*** Records Section Begins ***
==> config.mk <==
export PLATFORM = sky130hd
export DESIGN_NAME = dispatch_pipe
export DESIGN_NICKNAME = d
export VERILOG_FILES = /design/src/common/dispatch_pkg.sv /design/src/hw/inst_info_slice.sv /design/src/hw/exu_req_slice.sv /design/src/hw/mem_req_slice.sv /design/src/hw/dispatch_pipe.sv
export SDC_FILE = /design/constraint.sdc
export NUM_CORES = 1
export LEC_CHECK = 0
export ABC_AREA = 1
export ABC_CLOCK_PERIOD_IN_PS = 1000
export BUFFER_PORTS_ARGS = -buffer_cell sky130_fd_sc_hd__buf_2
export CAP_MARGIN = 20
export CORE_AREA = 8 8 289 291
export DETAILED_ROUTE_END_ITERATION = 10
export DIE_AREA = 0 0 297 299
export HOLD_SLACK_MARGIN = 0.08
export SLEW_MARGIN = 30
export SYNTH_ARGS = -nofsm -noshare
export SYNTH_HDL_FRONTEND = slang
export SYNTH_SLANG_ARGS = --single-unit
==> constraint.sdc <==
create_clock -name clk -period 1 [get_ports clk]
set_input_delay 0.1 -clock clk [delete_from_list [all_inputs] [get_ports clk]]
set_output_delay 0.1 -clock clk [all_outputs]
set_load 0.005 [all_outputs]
*** Records Section Ends ***
*** Records Section Begins ***
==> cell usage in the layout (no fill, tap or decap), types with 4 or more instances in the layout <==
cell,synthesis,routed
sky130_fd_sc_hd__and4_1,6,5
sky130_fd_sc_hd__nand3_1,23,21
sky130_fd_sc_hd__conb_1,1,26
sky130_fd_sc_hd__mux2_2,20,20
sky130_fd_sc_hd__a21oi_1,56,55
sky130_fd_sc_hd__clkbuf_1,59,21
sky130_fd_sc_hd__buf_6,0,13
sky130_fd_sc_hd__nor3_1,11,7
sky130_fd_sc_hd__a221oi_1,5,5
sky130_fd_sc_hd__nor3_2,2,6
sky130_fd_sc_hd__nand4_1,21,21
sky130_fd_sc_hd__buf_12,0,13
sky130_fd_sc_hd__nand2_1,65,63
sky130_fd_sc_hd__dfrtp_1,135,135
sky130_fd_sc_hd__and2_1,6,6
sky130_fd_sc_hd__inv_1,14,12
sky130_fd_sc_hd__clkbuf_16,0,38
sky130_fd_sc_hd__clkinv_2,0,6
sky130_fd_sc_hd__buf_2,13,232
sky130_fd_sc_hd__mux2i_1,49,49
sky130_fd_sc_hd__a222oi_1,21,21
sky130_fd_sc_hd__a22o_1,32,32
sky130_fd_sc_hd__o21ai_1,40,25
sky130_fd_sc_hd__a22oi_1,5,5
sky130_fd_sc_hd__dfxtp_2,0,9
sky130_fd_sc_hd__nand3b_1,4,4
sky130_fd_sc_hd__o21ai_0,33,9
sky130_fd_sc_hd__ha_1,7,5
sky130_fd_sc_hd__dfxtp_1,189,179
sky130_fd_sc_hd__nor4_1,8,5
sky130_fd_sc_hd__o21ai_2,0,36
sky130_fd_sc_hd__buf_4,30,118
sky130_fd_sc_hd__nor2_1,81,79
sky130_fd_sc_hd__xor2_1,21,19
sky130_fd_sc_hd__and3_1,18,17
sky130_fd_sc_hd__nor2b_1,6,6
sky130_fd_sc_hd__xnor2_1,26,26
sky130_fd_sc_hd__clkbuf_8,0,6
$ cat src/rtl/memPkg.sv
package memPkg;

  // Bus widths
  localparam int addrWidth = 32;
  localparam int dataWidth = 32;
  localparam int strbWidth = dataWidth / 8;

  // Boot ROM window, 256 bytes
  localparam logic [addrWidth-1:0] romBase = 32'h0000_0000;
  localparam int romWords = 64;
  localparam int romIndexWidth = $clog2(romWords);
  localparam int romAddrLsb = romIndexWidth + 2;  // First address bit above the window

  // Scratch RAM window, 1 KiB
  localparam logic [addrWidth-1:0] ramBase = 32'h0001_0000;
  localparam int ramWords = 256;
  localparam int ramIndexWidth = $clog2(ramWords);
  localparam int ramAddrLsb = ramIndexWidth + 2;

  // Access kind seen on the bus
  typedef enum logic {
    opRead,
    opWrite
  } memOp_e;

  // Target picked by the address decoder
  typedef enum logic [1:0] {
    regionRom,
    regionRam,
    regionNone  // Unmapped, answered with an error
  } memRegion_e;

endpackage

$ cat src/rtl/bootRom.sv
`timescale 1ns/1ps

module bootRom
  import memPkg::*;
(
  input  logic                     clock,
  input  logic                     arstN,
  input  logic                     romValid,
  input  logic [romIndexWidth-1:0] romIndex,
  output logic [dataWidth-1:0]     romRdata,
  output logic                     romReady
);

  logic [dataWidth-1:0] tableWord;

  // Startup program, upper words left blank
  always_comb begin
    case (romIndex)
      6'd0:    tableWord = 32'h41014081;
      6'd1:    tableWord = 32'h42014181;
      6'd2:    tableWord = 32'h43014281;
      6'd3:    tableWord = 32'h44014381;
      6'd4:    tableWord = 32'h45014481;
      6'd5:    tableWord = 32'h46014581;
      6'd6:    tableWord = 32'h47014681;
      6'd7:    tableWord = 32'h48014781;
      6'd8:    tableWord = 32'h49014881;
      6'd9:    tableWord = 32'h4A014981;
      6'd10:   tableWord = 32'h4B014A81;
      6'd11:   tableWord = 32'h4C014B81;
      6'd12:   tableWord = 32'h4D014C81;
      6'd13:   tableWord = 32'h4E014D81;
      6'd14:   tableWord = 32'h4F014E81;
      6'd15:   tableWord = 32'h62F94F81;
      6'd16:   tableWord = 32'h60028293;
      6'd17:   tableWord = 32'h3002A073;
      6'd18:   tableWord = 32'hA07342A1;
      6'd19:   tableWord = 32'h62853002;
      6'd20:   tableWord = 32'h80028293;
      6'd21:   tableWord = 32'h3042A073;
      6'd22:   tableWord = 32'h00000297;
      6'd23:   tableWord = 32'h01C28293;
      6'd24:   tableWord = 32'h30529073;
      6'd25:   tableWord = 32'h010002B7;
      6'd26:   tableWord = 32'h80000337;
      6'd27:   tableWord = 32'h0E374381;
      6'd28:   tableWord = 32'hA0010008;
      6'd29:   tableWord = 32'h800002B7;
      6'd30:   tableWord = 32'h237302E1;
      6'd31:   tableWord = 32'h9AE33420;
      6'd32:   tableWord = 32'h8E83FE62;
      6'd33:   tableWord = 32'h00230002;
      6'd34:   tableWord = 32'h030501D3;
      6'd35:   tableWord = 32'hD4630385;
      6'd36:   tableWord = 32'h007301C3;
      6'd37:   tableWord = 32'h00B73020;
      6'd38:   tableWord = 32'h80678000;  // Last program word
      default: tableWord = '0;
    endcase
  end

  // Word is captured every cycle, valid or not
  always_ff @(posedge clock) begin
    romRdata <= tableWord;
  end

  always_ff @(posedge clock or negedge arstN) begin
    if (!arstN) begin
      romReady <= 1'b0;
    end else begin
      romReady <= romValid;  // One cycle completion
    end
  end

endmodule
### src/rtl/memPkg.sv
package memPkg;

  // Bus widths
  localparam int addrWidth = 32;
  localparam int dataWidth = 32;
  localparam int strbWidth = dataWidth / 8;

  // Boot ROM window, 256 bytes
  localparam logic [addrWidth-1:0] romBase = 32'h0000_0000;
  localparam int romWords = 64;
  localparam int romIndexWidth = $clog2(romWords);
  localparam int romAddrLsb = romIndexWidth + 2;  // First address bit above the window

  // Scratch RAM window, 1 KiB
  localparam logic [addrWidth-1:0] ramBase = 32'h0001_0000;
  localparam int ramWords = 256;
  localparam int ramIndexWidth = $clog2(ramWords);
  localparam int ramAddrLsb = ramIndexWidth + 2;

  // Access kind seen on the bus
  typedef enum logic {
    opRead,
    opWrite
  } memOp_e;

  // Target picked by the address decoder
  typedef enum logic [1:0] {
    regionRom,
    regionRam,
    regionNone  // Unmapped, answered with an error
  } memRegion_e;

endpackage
*** Records Section Ends ***
*** Records Section Begins ***
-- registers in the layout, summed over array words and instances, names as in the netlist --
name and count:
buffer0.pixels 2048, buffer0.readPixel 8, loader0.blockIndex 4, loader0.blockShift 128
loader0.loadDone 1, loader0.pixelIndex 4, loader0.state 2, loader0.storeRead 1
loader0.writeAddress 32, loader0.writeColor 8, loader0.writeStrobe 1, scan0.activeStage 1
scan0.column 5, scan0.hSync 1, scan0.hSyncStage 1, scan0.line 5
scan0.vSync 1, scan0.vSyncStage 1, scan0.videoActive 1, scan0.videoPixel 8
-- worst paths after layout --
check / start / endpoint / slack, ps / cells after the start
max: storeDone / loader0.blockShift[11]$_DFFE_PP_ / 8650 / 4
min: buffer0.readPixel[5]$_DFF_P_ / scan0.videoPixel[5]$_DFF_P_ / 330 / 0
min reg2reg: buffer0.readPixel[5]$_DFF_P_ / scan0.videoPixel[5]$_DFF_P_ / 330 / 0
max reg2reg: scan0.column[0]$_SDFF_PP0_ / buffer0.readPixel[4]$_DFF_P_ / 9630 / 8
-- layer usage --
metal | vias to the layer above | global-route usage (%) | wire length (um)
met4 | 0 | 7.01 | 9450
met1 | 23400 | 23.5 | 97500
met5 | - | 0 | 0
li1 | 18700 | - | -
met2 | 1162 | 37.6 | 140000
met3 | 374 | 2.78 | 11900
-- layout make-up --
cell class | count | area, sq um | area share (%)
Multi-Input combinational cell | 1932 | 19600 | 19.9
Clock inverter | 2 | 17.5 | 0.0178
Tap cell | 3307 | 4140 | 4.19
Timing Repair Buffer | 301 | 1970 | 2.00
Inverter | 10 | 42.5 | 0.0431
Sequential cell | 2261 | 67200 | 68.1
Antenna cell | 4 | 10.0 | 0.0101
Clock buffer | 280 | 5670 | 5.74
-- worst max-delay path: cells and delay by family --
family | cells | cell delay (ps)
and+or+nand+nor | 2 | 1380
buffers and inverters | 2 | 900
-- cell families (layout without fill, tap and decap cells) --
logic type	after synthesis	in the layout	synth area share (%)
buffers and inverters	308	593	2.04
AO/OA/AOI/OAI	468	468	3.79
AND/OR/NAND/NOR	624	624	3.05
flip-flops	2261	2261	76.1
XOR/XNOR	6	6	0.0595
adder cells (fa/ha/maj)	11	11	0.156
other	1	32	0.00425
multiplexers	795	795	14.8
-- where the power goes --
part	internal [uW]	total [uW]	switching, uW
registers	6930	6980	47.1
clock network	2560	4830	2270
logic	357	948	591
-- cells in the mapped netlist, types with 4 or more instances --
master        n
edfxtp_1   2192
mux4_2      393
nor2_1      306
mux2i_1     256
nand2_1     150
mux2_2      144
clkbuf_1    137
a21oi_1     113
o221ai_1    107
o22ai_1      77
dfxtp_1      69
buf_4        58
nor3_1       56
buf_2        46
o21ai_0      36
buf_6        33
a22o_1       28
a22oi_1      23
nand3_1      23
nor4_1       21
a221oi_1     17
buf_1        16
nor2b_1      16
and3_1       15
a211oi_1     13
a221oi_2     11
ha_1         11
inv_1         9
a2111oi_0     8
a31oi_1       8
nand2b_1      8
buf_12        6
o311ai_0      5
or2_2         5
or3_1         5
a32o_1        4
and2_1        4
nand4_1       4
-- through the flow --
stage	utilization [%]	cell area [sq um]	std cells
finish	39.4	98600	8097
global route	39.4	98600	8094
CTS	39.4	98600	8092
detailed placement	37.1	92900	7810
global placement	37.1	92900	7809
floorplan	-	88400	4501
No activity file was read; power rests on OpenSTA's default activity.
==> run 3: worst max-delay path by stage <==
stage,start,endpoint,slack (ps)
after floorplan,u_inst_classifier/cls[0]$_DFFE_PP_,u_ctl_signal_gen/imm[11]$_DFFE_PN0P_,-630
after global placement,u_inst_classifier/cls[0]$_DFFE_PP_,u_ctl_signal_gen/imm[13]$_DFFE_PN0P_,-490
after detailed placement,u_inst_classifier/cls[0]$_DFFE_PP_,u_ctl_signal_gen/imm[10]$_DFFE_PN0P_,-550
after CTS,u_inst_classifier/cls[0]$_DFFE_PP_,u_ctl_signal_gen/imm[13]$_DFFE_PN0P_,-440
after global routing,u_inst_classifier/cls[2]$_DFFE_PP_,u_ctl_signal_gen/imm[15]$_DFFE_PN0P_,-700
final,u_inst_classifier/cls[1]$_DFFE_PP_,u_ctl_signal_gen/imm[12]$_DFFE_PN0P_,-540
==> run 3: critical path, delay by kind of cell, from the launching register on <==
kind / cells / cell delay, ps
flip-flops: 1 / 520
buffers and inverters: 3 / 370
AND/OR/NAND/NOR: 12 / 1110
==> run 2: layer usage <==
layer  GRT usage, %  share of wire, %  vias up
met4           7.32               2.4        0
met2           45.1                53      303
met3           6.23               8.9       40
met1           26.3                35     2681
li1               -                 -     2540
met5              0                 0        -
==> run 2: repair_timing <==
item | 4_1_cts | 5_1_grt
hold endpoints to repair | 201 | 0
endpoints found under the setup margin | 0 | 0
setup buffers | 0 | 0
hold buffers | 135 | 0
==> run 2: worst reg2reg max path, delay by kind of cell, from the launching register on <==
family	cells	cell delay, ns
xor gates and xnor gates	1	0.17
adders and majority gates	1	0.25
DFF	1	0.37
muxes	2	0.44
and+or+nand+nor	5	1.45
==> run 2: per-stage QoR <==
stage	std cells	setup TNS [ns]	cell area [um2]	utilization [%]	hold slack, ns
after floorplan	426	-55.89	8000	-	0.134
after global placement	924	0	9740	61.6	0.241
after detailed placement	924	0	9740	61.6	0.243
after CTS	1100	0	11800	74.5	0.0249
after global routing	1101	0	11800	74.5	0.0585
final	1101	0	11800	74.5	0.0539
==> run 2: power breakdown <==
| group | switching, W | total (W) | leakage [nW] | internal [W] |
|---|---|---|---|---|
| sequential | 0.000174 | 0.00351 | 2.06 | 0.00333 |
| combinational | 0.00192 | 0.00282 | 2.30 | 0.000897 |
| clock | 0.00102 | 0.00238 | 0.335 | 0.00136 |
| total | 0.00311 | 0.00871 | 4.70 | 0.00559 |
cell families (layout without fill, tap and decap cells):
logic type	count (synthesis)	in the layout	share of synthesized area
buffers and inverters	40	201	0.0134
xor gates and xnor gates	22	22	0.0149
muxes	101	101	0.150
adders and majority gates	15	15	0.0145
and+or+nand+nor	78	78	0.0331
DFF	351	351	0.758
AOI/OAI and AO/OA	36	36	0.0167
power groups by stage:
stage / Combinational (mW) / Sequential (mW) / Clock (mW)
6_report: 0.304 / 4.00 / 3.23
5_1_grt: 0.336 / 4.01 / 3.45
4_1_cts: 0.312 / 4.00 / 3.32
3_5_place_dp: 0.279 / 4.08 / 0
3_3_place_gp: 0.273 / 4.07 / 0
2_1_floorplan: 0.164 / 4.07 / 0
*** Records Section Ends ***
Among the entries above, copy exactly only the lines starting with the one containing "cell usage in" and going through the one containing "sky130_fd_sc_hd__buf_2,13,232", both ends included.

* Response to this exercise:
==> cell usage in the layout (no fill, tap or decap), types with 4 or more instances in the layout <==
cell,synthesis,routed
sky130_fd_sc_hd__and4_1,6,5
sky130_fd_sc_hd__nand3_1,23,21
sky130_fd_sc_hd__conb_1,1,26
sky130_fd_sc_hd__mux2_2,20,20
sky130_fd_sc_hd__a21oi_1,56,55
sky130_fd_sc_hd__clkbuf_1,59,21
sky130_fd_sc_hd__buf_6,0,13
sky130_fd_sc_hd__nor3_1,11,7
sky130_fd_sc_hd__a221oi_1,5,5
sky130_fd_sc_hd__nor3_2,2,6
sky130_fd_sc_hd__nand4_1,21,21
sky130_fd_sc_hd__buf_12,0,13
sky130_fd_sc_hd__nand2_1,65,63
sky130_fd_sc_hd__dfrtp_1,135,135
sky130_fd_sc_hd__and2_1,6,6
sky130_fd_sc_hd__inv_1,14,12
sky130_fd_sc_hd__clkbuf_16,0,38
sky130_fd_sc_hd__clkinv_2,0,6
sky130_fd_sc_hd__buf_2,13,232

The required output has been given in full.